(Stored data)
####

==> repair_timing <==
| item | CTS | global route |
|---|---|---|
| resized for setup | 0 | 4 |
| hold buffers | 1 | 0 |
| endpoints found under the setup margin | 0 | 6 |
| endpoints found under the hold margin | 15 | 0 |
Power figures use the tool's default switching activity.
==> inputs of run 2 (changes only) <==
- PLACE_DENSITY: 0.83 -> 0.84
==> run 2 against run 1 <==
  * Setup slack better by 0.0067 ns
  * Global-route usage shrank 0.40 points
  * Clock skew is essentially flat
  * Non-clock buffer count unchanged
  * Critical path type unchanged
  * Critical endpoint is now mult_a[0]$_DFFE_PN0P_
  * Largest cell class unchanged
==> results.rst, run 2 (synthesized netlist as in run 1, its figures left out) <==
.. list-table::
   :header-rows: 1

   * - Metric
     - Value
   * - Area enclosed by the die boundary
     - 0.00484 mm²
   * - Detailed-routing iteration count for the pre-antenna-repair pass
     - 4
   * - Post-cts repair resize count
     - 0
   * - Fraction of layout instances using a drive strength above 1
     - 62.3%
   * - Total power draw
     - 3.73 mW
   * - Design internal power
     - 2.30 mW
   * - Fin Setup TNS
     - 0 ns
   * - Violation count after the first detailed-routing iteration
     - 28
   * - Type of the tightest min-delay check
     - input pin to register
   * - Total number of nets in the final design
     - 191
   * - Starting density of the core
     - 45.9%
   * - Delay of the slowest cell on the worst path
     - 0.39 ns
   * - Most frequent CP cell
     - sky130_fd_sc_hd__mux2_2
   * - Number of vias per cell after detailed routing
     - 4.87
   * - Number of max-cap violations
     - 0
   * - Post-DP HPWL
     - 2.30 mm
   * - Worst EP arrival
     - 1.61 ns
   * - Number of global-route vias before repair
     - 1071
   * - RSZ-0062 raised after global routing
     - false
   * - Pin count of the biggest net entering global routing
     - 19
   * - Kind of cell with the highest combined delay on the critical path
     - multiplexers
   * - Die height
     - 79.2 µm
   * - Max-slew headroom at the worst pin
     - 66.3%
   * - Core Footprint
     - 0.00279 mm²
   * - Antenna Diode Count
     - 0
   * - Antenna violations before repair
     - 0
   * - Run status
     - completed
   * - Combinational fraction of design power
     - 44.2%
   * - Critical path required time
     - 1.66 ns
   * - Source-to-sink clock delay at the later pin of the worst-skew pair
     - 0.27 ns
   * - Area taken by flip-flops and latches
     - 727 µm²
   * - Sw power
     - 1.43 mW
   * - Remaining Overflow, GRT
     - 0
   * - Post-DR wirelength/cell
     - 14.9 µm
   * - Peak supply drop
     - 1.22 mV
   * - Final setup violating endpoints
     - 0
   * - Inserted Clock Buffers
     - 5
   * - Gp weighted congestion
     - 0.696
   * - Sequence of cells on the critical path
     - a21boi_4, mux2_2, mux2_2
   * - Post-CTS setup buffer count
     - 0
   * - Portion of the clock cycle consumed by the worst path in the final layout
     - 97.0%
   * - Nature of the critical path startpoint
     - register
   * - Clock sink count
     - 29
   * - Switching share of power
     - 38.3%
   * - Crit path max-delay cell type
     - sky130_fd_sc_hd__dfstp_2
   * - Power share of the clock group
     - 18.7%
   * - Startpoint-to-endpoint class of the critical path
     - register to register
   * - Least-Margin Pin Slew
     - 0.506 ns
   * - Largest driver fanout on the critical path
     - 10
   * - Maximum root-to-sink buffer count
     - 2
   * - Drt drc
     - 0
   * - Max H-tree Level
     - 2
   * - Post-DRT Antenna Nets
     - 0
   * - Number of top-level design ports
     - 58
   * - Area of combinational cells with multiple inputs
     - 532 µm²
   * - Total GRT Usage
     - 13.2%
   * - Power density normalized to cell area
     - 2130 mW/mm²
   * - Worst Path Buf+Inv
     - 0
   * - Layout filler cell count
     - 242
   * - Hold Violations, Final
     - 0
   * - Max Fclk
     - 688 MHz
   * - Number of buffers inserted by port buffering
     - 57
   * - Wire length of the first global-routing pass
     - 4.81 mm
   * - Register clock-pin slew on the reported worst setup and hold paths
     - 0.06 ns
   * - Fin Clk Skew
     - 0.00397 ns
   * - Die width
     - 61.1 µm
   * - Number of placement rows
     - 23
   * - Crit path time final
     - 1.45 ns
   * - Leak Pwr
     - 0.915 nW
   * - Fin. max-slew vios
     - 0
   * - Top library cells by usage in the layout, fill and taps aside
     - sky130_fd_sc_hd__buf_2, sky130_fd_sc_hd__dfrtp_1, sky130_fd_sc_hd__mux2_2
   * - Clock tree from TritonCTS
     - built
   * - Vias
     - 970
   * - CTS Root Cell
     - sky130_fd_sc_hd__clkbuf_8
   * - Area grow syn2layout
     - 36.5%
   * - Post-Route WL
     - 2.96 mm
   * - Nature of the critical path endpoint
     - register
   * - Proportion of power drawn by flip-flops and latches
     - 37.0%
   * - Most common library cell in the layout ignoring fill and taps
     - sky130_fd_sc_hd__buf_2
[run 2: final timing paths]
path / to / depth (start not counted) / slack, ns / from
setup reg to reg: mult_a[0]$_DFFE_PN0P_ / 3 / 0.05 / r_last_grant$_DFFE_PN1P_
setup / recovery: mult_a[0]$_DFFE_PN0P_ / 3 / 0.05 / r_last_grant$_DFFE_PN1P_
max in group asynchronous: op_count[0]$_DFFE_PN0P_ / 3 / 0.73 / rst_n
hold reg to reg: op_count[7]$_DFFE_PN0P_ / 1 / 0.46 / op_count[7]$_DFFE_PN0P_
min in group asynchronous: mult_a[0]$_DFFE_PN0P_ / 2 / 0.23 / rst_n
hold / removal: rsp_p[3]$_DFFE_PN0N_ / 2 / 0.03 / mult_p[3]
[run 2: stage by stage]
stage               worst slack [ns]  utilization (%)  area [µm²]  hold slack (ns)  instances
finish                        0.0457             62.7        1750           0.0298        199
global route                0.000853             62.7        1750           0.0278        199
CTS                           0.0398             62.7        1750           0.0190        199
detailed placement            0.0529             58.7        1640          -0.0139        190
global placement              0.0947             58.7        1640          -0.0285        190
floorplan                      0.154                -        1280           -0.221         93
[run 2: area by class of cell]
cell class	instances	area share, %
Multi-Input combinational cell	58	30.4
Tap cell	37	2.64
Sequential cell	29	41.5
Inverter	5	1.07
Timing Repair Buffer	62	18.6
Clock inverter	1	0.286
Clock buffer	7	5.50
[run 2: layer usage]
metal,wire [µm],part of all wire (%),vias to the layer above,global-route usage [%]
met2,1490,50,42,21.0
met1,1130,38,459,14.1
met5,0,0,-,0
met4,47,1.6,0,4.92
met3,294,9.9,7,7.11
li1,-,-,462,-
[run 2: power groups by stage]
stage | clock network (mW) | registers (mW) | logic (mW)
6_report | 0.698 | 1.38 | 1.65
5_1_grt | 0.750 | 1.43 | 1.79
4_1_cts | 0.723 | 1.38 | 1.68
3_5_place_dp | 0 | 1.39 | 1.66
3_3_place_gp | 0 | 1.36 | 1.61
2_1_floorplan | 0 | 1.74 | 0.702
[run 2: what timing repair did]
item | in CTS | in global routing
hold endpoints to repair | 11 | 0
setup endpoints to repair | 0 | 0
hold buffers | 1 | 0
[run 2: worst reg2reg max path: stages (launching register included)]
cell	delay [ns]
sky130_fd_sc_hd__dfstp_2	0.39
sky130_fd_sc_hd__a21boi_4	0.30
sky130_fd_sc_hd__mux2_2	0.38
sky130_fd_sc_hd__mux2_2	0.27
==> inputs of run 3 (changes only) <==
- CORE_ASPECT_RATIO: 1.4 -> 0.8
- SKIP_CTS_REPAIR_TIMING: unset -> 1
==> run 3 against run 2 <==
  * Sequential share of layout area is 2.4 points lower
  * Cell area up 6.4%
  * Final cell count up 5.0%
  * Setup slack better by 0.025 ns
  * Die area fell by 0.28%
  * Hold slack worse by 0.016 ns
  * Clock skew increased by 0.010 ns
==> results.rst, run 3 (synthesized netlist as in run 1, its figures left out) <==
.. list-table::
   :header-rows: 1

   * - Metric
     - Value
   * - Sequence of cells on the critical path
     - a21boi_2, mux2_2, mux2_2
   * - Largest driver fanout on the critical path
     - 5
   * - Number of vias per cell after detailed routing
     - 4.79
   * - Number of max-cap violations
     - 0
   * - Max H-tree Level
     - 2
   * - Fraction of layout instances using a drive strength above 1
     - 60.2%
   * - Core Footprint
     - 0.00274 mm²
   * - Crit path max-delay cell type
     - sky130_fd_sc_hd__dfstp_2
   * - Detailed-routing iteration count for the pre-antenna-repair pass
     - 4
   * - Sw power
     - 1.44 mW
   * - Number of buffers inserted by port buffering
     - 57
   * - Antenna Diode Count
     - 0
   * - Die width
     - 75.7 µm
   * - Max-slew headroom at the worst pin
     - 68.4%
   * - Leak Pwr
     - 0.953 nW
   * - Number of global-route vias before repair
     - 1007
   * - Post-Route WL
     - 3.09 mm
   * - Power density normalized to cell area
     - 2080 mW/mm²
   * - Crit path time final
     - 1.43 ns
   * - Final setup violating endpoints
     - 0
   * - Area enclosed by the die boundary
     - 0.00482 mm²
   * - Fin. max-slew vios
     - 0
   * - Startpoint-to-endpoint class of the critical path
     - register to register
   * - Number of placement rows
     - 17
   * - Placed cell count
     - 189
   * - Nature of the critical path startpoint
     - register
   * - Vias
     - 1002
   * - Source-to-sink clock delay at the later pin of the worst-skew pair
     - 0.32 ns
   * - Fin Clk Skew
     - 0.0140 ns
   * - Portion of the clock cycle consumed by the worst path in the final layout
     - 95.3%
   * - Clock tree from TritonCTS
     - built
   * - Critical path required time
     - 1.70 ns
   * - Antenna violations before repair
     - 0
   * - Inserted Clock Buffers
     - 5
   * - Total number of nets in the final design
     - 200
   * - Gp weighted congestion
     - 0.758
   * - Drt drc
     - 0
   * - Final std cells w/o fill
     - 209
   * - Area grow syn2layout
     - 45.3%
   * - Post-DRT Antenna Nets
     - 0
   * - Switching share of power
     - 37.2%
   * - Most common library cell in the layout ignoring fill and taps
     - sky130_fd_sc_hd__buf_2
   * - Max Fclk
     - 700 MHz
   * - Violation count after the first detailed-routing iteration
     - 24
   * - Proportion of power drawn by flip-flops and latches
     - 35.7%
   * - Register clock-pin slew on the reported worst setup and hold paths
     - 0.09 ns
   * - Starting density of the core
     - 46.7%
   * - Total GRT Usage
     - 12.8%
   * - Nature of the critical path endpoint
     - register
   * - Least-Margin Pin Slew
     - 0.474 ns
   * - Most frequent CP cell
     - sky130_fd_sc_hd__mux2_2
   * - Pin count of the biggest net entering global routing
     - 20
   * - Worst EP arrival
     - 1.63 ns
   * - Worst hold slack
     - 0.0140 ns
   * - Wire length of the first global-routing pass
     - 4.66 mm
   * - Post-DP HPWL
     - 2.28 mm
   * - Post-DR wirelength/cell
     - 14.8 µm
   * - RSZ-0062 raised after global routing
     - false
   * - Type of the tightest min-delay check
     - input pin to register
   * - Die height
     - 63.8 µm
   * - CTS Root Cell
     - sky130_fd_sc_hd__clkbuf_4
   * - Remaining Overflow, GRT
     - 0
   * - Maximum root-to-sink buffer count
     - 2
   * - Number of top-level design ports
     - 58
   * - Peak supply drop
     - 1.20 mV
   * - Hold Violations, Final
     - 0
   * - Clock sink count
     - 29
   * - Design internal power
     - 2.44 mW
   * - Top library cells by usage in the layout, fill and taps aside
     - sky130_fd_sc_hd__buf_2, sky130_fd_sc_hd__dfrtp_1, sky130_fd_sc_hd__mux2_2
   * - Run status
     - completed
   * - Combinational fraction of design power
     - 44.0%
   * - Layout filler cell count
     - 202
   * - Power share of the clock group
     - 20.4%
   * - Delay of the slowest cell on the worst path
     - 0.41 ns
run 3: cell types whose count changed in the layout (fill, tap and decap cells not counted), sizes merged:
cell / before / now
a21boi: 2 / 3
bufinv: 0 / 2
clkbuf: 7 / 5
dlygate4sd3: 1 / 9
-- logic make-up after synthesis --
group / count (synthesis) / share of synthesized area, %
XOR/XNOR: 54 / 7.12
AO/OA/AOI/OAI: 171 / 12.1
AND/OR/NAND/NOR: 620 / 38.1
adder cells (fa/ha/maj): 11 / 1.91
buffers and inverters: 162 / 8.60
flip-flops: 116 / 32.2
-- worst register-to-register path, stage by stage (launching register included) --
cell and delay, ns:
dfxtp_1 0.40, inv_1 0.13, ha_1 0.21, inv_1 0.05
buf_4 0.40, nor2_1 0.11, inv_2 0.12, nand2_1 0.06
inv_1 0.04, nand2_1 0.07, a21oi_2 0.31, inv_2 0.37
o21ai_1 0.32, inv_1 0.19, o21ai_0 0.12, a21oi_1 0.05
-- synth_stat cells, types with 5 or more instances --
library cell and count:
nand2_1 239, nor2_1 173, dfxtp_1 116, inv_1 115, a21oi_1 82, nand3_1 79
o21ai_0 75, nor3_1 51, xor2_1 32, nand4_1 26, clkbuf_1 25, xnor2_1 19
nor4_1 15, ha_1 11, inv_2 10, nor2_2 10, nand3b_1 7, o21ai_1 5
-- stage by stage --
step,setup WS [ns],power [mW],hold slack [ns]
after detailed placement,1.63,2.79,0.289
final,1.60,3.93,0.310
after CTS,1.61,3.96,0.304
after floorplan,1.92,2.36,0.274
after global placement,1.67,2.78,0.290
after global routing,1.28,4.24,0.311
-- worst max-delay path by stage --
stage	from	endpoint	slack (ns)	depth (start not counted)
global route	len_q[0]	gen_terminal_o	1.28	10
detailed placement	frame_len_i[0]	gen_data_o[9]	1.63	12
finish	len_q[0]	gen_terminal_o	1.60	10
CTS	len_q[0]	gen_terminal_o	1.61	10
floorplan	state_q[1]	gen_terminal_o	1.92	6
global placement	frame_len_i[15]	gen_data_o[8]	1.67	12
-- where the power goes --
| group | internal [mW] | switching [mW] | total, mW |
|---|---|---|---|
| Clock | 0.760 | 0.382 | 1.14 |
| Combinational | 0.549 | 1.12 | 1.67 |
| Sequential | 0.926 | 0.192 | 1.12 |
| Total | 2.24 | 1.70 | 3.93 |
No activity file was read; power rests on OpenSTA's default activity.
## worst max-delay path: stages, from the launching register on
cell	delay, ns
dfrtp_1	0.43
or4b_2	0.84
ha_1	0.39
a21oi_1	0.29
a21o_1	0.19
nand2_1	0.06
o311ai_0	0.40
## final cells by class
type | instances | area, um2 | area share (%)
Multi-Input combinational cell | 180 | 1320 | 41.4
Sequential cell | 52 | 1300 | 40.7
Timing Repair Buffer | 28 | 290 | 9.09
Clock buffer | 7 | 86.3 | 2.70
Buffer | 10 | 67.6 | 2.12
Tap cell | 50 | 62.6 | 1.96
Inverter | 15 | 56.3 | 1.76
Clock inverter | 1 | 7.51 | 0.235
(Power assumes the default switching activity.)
$ cat src/flat_wrapper.sv
// flat-port wrapper written by rule: the top's interface ports become plain ports
module ysyx_23060203_ifu_fq_flat 
#(
    parameter int          FQ_DEPTH  = 4,
    parameter logic [31:0] RESET_PC  = 32'h3000_0000,
    parameter int          PRED_MODE = 1,
    parameter int          STALL_SYS = 1
)
  (clock, reset, bus_fetch_addr, bus_fetch_hit, bus_fetch_inst, bus_flush, bus_flush_dnpc, bus_out_valid, bus_out_ready, bus_out_pc, bus_out_inst, bus_out_pred_taken, bus_fq_count);
  ysyx_23060203_ifu_fq_if #(.FQ_DEPTH(FQ_DEPTH)) bus_i ();
  input  logic clock;
  input  logic reset;
  output wire logic [$bits(bus_i.fetch_addr)-1:0] bus_fetch_addr;
  input wire logic [$bits(bus_i.fetch_hit)-1:0] bus_fetch_hit;
  input wire logic [$bits(bus_i.fetch_inst)-1:0] bus_fetch_inst;
  input wire logic [$bits(bus_i.flush)-1:0] bus_flush;
  input wire logic [$bits(bus_i.flush_dnpc)-1:0] bus_flush_dnpc;
  output wire logic [$bits(bus_i.out_valid)-1:0] bus_out_valid;
  input wire logic [$bits(bus_i.out_ready)-1:0] bus_out_ready;
  output wire logic [$bits(bus_i.out_pc)-1:0] bus_out_pc;
  output wire logic [$bits(bus_i.out_inst)-1:0] bus_out_inst;
  output wire logic [$bits(bus_i.out_pred_taken)-1:0] bus_out_pred_taken;
  output wire logic [$bits(bus_i.fq_count)-1:0] bus_fq_count;
  assign bus_fetch_addr = bus_i.fetch_addr;
  assign bus_i.fetch_hit = bus_fetch_hit;
  assign bus_i.fetch_inst = bus_fetch_inst;
  assign bus_i.flush = bus_flush;
  assign bus_i.flush_dnpc = bus_flush_dnpc;
  assign bus_out_valid = bus_i.out_valid;
  assign bus_i.out_ready = bus_out_ready;
  assign bus_out_pc = bus_i.out_pc;
  assign bus_out_inst = bus_i.out_inst;
  assign bus_out_pred_taken = bus_i.out_pred_taken;
  assign bus_fq_count = bus_i.fq_count;
  ysyx_23060203_ifu_fq #(.FQ_DEPTH(FQ_DEPTH), .RESET_PC(RESET_PC), .PRED_MODE(PRED_MODE), .STALL_SYS(STALL_SYS)) u_core (.clock(clock), .reset(reset), .bus(bus_i));
endmodule
### src/rtl/axis_frame_len_pkg.sv
// rtl/axis_frame_len_pkg.sv - state type and tkeep byte counter for axis_frame_len_check
package axis_frame_len_pkg;

   typedef enum logic [1:0] {
      START = 2'd0,
      MID   = 2'd1,
      DROP  = 2'd2
   } state_t;

   localparam int KEEP_MAX = 256;

   function automatic logic [8:0] popcount(input logic [KEEP_MAX-1:0] keep);
      logic [8:0] cnt;
      cnt = '0;
      for (int i = 0; i < KEEP_MAX; i++) begin
         cnt = cnt + {8'd0, keep[i]};
      end
      return cnt;
   endfunction

endpackage

### src/rtl/axis_skid_reg.sv
// rtl/axis_skid_reg.sv - two-entry register slice with registered upstream ready
module axis_skid_reg #(
   parameter int WIDTH = 8
) (
   input  logic             clk,
   input  logic             rst,
   input  logic [WIDTH-1:0] i_s_data,
   input  logic             i_s_valid,
   output logic             o_s_ready,
   output logic [WIDTH-1:0] o_m_data,
   output logic             o_m_valid,
   input  logic             i_m_ready
);

   logic [WIDTH-1:0] r_m_data;
   logic [WIDTH-1:0] r_skid_data;
   logic             r_m_valid;
   logic             r_skid_valid;
   logic             r_s_ready;
   logic             w_s_fire;
   logic             w_m_load;

   assign w_s_fire = i_s_valid & r_s_ready;
   assign w_m_load = i_m_ready | ~r_m_valid;

   always_ff @(posedge clk) begin
      if (rst) begin
         r_m_valid    <= 1'b0;
         r_skid_valid <= 1'b0;
         r_s_ready    <= 1'b1;
      end else if (w_m_load) begin
         r_m_valid    <= r_skid_valid | w_s_fire;
         r_skid_valid <= 1'b0;
         r_s_ready    <= 1'b1;
      end else if (w_s_fire) begin
         r_skid_valid <= 1'b1;
         r_s_ready    <= 1'b0;
      end
   end

   // ready is low whenever the skid holds a beat, so skid and input never compete
   always_ff @(posedge clk) begin
      if (w_m_load) begin
         r_m_data <= r_skid_valid ? r_skid_data : i_s_data;
      end
      if (!w_m_load && w_s_fire) begin
         r_skid_data <= i_s_data;
      end
   end

   assign o_s_ready = r_s_ready;
   assign o_m_data  = r_m_data;
   assign o_m_valid = r_m_valid;

endmodule
==> src/rtl/ifetch_prefetch.sv <==
// Instruction prefetch stage: sequential fetch from a handshaked memory into a
// DEPTH-entry FIFO, credit-limited, with redirect flush and stale-response discard.
module ifetch_prefetch #(
  parameter int unsigned DEPTH    = 4,
  parameter logic [31:0] RESET_PC = 32'h0
) (
  input  logic        clk,
  input  logic        reset_n,
  input  logic        redirect,
  input  logic [31:0] redirect_pc,
  output logic        instr_valid,
  output logic [31:0] instr,
  output logic [31:0] instr_pc,
  input  logic        instr_ready,
  output logic        mem_req,
  output logic [31:0] mem_addr,
  input  logic        mem_gnt,
  input  logic        mem_rvalid,
  input  logic [31:0] mem_rdata
);
  localparam int unsigned PW = $clog2(DEPTH);
  localparam int unsigned CW = PW + 1;

  typedef enum logic [1:0] {BOOT, FETCH, FULL} state_t;

  state_t        state;
  logic [31:0]   data_mem [DEPTH];
  logic [31:0]   pc_mem   [DEPTH];
  logic [PW-1:0] rd_ptr, wr_ptr, rd_ptr_n;
  logic [CW-1:0] count, inflight, discard;
  logic [CW-1:0] count_n, inflight_n, total_n;
  logic [31:0]   resp_pc;
  logic [31:0]   head_instr_n, head_pc_n;
  logic          flush, grant, drop, push, pop;

  always_comb begin
    flush      = redirect & (state != BOOT);
    grant      = mem_req & mem_gnt;
    drop       = mem_rvalid & (discard != {CW{1'b0}});
    push       = mem_rvalid & ~drop & ~flush;
    pop        = instr_valid & instr_ready & ~flush;
    rd_ptr_n   = rd_ptr + PW'(pop);
    count_n    = count + CW'(push) - CW'(pop);
    inflight_n = inflight + CW'(grant) - CW'(mem_rvalid);
    total_n    = (flush ? {CW{1'b0}} : count_n) + inflight_n;
    // When the pushed word becomes the only entry, forward it straight to the head.
    if ((count - CW'(pop)) == {CW{1'b0}}) begin
      head_instr_n = mem_rdata;
      head_pc_n    = resp_pc;
    end else begin
      head_instr_n = data_mem[rd_ptr_n];
      head_pc_n    = pc_mem[rd_ptr_n];
    end
  end

  always_ff @(posedge clk) begin
    if (push) begin
      data_mem[wr_ptr] <= mem_rdata;
      pc_mem[wr_ptr]   <= resp_pc;
    end
  end

  always_ff @(posedge clk or negedge reset_n) begin
    if (!reset_n) begin
      state       <= BOOT;
      mem_req     <= 1'b0;
      mem_addr    <= RESET_PC;
      resp_pc     <= RESET_PC;
      instr_valid <= 1'b0;
      instr       <= 32'h0;
      instr_pc    <= 32'h0;
      count       <= '0;
      inflight    <= '0;
      discard     <= '0;
      rd_ptr      <= '0;
      wr_ptr      <= '0;
    end else begin
      inflight <= inflight_n;
      if (flush) begin
        // Everything still outstanding belongs to the old stream.
        count       <= '0;
        rd_ptr      <= '0;
        wr_ptr      <= '0;
        instr_valid <= 1'b0;
        discard     <= inflight_n;
        mem_addr    <= redirect_pc & ~32'd3;
        resp_pc     <= redirect_pc & ~32'd3;
      end else begin
        count       <= count_n;
        rd_ptr      <= rd_ptr_n;
        wr_ptr      <= wr_ptr + PW'(push);
        instr_valid <= (count_n != {CW{1'b0}});
        if (drop) discard <= discard - CW'(1);
        if (grant) mem_addr <= mem_addr + 32'd4;
        if (push) resp_pc <= resp_pc + 32'd4;
        if (count_n != {CW{1'b0}}) begin
          instr    <= head_instr_n;
          instr_pc <= head_pc_n;
        end
      end

      case (state)
        BOOT: begin
          state   <= FETCH;
          mem_req <= 1'b1;
        end
        FETCH, FULL: begin
          if (total_n == CW'(DEPTH)) begin
            state   <= FULL;
            mem_req <= 1'b0;
          end else begin
            state   <= FETCH;
            mem_req <= 1'b1;
          end
        end
        default: begin
          state   <= BOOT;
          mem_req <= 1'b0;
        end
      endcase
    end
  end

endmodule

####

Exercise — Precisely reproduce the lines of the entries, beginning at the first and ending at the one containing "- PLACE_DENSITY: 0.83 -> 0.84". Add nothing.

Exercise solution —
==> repair_timing <==
| item | CTS | global route |
|---|---|---|
| resized for setup | 0 | 4 |
| hold buffers | 1 | 0 |
| endpoints found under the setup margin | 0 | 6 |
| endpoints found under the hold margin | 15 | 0 |
Power figures use the tool's default switching activity.
==> inputs of run 2 (changes only) <==
- PLACE_DENSITY: 0.83 -> 0.84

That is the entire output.